--- What the task asks ---
Retype the whole listing below, character for character.

--- Given information ---
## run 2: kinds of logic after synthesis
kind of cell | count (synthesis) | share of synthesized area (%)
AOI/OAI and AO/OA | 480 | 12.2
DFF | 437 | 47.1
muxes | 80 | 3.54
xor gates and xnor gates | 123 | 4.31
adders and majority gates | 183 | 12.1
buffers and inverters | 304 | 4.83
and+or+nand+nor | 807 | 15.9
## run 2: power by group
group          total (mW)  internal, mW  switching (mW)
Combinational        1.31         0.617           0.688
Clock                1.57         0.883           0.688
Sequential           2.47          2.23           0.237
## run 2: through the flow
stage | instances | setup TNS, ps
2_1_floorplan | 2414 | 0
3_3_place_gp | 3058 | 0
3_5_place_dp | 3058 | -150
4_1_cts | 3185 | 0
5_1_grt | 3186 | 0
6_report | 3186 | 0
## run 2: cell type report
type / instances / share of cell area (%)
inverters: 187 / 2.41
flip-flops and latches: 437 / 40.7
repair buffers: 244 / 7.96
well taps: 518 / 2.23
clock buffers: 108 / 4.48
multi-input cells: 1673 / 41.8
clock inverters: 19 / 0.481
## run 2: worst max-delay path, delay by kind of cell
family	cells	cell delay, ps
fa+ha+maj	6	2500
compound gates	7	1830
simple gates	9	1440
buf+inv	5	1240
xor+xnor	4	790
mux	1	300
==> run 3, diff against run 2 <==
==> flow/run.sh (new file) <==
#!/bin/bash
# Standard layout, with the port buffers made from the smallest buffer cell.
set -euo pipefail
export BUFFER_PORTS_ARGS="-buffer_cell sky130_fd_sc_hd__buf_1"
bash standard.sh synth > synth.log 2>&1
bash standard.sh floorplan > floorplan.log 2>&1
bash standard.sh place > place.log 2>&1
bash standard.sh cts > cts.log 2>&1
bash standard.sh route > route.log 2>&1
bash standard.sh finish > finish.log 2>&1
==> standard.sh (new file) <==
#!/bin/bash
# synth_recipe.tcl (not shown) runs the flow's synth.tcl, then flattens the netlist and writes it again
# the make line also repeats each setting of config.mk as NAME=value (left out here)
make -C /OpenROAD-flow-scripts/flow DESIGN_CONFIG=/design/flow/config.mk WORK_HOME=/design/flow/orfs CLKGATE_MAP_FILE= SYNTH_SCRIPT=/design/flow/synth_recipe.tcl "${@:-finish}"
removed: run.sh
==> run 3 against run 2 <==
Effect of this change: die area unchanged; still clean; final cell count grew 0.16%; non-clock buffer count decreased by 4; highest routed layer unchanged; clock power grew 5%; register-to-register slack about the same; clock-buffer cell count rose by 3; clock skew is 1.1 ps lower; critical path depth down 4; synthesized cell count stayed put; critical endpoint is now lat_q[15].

--- Answer section ---
## run 2: kinds of logic after synthesis
kind of cell | count (synthesis) | share of synthesized area (%)
AOI/OAI and AO/OA | 480 | 12.2
DFF | 437 | 47.1
muxes | 80 | 3.54
xor gates and xnor gates | 123 | 4.31
adders and majority gates | 183 | 12.1
buffers and inverters | 304 | 4.83
and+or+nand+nor | 807 | 15.9
## run 2: power by group
group          total (mW)  internal, mW  switching (mW)
Combinational        1.31         0.617           0.688
Clock                1.57         0.883           0.688
Sequential           2.47          2.23           0.237
## run 2: through the flow
stage | instances | setup TNS, ps
2_1_floorplan | 2414 | 0
3_3_place_gp | 3058 | 0
3_5_place_dp | 3058 | -150
4_1_cts | 3185 | 0
5_1_grt | 3186 | 0
6_report | 3186 | 0
## run 2: cell type report
type / instances / share of cell area (%)
inverters: 187 / 2.41
flip-flops and latches: 437 / 40.7
repair buffers: 244 / 7.96
well taps: 518 / 2.23
clock buffers: 108 / 4.48
multi-input cells: 1673 / 41.8
clock inverters: 19 / 0.481
## run 2: worst max-delay path, delay by kind of cell
family	cells	cell delay, ps
fa+ha+maj	6	2500
compound gates	7	1830
simple gates	9	1440
buf+inv	5	1240
xor+xnor	4	790
mux	1	300
==> run 3, diff against run 2 <==
==> flow/run.sh (new file) <==
#!/bin/bash
# Standard layout, with the port buffers made from the smallest buffer cell.
set -euo pipefail
export BUFFER_PORTS_ARGS="-buffer_cell sky130_fd_sc_hd__buf_1"
bash standard.sh synth > synth.log 2>&1
bash standard.sh floorplan > floorplan.log 2>&1
bash standard.sh place > place.log 2>&1
bash standard.sh cts > cts.log 2>&1
bash standard.sh route > route.log 2>&1
bash standard.sh finish > finish.log 2>&1
==> standard.sh (new file) <==
#!/bin/bash
# synth_recipe.tcl (not shown) runs the flow's synth.tcl, then flattens the netlist and writes it again
# the make line also repeats each setting of config.mk as NAME=value (left out here)
make -C /OpenROAD-flow-scripts/flow DESIGN_CONFIG=/design/flow/config.mk WORK_HOME=/design/flow/orfs CLKGATE_MAP_FILE= SYNTH_SCRIPT=/design/flow/synth_recipe.tcl "${@:-finish}"
removed: run.sh
==> run 3 against run 2 <==
Effect of this change: die area unchanged; still clean; final cell count grew 0.16%; non-clock buffer count decreased by 4; highest routed layer unchanged; clock power grew 5%; register-to-register slack about the same; clock-buffer cell count rose by 3; clock skew is 1.1 ps lower; critical path depth down 4; synthesized cell count stayed put; critical endpoint is now lat_q[15].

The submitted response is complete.